Every line below between the line holding "nW | 8.86 nW |" and the line holding "358 nW/um^2 |", inclusive, should be repeated exactly, and all other lines omitted.

DATA FOR THIS TASK:
════════════════════

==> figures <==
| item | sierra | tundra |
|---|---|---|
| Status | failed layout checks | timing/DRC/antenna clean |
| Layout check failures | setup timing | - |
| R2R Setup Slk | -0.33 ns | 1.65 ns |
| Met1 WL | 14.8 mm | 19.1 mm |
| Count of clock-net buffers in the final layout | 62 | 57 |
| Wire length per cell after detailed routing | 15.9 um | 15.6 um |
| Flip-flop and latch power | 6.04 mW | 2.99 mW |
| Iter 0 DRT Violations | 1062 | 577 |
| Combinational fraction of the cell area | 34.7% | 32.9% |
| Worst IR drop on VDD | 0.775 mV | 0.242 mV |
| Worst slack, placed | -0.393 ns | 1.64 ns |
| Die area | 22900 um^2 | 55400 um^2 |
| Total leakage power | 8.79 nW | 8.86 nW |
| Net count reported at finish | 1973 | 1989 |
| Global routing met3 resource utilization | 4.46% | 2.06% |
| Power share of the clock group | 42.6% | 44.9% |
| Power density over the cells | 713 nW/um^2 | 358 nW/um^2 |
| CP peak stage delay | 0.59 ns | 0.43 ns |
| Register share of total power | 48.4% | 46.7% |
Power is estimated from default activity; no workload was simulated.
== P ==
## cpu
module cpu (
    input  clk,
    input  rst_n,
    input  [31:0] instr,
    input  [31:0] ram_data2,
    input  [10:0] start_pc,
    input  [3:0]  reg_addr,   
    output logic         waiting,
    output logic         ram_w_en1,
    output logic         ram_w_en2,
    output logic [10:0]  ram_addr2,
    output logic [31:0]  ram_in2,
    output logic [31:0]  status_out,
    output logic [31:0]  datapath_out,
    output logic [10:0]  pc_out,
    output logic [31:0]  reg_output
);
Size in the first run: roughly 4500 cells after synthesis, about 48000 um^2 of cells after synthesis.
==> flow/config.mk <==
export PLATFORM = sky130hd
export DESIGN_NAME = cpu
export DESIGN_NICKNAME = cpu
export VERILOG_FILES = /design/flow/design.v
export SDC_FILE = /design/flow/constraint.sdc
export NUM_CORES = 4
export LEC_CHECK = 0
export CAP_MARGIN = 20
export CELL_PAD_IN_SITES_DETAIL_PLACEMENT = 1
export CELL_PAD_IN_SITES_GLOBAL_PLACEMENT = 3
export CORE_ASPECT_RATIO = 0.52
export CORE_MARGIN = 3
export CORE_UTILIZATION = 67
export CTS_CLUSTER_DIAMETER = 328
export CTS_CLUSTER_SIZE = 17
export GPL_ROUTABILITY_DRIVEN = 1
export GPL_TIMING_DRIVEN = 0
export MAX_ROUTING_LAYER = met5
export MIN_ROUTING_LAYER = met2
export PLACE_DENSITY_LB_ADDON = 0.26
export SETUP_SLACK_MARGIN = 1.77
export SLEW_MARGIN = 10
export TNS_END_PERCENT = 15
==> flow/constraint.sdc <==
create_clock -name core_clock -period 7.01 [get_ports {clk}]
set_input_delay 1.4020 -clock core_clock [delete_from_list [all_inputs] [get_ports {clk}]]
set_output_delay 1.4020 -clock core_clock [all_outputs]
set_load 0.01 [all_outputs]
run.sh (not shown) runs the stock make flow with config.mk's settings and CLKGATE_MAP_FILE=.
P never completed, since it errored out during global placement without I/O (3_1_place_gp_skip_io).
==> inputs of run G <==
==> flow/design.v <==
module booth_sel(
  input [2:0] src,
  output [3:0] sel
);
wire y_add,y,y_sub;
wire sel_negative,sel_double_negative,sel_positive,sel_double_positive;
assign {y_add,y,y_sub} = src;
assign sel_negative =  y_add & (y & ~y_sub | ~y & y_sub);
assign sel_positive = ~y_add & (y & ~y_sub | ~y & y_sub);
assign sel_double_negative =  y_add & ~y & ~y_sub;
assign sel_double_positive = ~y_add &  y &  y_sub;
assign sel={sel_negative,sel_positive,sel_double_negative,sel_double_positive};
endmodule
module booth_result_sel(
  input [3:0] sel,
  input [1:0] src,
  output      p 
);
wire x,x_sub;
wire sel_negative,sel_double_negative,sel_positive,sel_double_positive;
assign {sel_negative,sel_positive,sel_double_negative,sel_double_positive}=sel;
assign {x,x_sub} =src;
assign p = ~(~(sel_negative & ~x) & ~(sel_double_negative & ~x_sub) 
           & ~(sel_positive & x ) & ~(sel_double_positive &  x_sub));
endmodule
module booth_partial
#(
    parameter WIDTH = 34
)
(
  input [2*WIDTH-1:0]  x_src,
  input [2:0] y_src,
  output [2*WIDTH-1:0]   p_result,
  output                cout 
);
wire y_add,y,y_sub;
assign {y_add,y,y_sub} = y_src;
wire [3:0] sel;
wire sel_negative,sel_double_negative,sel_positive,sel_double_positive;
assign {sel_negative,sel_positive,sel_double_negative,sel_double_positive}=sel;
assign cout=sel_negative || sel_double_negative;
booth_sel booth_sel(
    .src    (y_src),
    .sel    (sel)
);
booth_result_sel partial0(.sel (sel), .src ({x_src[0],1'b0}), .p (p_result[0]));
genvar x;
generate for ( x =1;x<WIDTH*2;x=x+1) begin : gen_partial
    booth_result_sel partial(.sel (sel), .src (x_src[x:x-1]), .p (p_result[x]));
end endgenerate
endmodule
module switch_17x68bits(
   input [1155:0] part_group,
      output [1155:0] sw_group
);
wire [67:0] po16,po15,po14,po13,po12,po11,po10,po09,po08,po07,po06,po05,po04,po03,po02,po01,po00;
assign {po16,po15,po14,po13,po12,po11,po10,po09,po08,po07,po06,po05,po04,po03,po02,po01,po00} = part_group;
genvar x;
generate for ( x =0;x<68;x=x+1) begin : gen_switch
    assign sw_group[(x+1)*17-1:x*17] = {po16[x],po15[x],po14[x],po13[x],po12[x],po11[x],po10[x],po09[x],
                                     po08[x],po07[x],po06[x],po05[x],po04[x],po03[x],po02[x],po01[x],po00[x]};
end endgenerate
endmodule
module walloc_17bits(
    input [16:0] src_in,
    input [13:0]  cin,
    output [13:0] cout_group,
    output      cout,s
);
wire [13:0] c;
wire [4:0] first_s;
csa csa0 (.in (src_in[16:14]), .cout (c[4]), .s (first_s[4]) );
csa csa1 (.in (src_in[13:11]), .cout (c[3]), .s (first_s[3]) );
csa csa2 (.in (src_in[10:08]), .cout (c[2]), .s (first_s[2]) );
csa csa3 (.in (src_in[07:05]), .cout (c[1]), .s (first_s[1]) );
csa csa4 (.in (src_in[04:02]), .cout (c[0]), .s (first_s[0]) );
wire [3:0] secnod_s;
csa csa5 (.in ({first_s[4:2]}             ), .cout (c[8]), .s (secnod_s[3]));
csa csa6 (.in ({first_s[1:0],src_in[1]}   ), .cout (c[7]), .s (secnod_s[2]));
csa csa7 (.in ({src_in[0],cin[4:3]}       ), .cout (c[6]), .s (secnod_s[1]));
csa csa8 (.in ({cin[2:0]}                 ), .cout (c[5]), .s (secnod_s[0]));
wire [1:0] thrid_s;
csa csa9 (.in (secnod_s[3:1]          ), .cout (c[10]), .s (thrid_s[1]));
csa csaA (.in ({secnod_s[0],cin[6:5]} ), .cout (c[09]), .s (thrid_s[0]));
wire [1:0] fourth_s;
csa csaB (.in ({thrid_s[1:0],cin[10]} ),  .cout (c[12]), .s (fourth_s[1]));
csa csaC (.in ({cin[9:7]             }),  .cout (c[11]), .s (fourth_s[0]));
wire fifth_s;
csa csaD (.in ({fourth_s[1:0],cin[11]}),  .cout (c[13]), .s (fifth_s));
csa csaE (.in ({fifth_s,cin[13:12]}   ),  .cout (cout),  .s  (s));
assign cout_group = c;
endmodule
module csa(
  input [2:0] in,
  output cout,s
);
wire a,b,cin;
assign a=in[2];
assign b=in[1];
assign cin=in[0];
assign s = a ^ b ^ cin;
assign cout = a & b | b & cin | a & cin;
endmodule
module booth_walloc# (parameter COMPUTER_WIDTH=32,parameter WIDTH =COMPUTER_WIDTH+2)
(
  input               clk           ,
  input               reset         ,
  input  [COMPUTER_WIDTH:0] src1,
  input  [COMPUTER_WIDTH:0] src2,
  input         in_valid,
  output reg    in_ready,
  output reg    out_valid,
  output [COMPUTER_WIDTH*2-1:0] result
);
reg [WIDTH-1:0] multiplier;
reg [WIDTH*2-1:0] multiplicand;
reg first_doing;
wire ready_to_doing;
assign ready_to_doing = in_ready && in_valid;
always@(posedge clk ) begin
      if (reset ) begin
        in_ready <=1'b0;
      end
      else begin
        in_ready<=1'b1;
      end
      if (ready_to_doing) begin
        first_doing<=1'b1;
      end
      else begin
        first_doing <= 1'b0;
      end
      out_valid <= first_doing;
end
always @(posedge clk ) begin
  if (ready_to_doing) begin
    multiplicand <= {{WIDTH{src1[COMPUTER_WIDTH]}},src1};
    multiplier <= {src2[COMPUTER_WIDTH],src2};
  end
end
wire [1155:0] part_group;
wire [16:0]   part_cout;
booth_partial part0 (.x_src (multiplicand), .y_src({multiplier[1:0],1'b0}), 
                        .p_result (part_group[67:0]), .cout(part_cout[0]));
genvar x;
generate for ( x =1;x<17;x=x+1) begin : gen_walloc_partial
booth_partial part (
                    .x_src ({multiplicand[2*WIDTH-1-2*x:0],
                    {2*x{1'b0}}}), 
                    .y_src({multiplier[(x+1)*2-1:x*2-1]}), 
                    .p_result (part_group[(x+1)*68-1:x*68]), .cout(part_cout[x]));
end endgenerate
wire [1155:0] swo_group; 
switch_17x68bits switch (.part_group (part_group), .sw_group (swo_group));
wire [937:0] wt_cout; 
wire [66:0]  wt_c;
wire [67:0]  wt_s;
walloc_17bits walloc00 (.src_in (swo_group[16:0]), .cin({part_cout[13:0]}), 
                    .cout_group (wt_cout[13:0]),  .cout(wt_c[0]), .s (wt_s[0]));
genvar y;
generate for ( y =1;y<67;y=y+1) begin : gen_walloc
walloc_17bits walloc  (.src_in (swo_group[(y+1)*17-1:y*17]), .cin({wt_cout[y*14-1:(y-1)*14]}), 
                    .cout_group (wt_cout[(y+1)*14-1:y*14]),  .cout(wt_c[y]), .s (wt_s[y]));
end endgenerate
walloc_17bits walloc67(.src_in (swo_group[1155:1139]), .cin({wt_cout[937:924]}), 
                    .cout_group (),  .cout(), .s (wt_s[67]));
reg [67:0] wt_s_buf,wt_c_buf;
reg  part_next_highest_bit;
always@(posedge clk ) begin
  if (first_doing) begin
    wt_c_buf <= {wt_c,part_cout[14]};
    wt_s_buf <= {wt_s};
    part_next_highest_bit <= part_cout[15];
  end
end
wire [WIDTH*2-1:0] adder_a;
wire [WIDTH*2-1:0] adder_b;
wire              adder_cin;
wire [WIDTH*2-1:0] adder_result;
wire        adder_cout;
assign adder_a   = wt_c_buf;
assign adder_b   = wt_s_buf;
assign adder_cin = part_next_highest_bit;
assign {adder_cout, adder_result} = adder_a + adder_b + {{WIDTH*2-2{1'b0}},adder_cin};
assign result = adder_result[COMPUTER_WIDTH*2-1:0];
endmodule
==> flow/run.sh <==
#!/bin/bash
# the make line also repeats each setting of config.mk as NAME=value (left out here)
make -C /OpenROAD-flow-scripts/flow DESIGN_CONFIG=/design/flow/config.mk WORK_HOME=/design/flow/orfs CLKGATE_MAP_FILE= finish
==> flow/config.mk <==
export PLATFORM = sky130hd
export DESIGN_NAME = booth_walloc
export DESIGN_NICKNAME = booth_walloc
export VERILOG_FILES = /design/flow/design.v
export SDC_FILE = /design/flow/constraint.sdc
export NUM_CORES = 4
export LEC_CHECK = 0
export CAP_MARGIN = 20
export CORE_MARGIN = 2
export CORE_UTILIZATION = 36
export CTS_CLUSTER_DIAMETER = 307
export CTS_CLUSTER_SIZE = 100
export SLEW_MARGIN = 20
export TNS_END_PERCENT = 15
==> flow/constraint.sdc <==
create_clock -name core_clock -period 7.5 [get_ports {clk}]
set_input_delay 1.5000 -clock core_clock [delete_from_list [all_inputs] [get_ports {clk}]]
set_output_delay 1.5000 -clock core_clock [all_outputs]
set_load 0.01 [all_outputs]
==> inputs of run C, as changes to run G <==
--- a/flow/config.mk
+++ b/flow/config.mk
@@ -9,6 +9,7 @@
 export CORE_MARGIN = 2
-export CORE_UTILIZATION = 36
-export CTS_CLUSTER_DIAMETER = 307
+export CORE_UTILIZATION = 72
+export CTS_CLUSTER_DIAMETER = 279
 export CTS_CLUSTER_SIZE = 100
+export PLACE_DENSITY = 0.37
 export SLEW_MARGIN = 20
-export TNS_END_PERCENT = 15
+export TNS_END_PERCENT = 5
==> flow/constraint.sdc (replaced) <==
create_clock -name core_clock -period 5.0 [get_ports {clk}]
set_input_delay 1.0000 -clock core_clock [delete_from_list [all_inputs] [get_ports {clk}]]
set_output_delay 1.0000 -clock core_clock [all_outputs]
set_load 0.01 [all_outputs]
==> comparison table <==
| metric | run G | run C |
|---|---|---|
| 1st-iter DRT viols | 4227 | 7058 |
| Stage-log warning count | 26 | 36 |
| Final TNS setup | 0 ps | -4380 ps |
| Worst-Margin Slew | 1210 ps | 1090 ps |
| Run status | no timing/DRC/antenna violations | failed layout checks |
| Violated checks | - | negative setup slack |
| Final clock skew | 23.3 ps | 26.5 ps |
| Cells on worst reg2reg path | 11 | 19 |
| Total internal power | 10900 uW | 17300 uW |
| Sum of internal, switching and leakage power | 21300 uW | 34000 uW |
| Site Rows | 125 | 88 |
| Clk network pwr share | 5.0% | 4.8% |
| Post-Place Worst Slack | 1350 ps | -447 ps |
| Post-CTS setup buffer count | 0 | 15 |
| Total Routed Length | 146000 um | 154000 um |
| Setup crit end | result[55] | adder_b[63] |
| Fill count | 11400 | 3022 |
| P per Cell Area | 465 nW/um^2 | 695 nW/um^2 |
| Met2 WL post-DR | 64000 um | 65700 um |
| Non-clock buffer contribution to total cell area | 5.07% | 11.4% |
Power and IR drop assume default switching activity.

════════════════════

ANSWER TO THIS TASK:
| Total leakage power | 8.79 nW | 8.86 nW |
| Net count reported at finish | 1973 | 1989 |
| Global routing met3 resource utilization | 4.46% | 2.06% |
| Power share of the clock group | 42.6% | 44.9% |
| Power density over the cells | 713 nW/um^2 | 358 nW/um^2 |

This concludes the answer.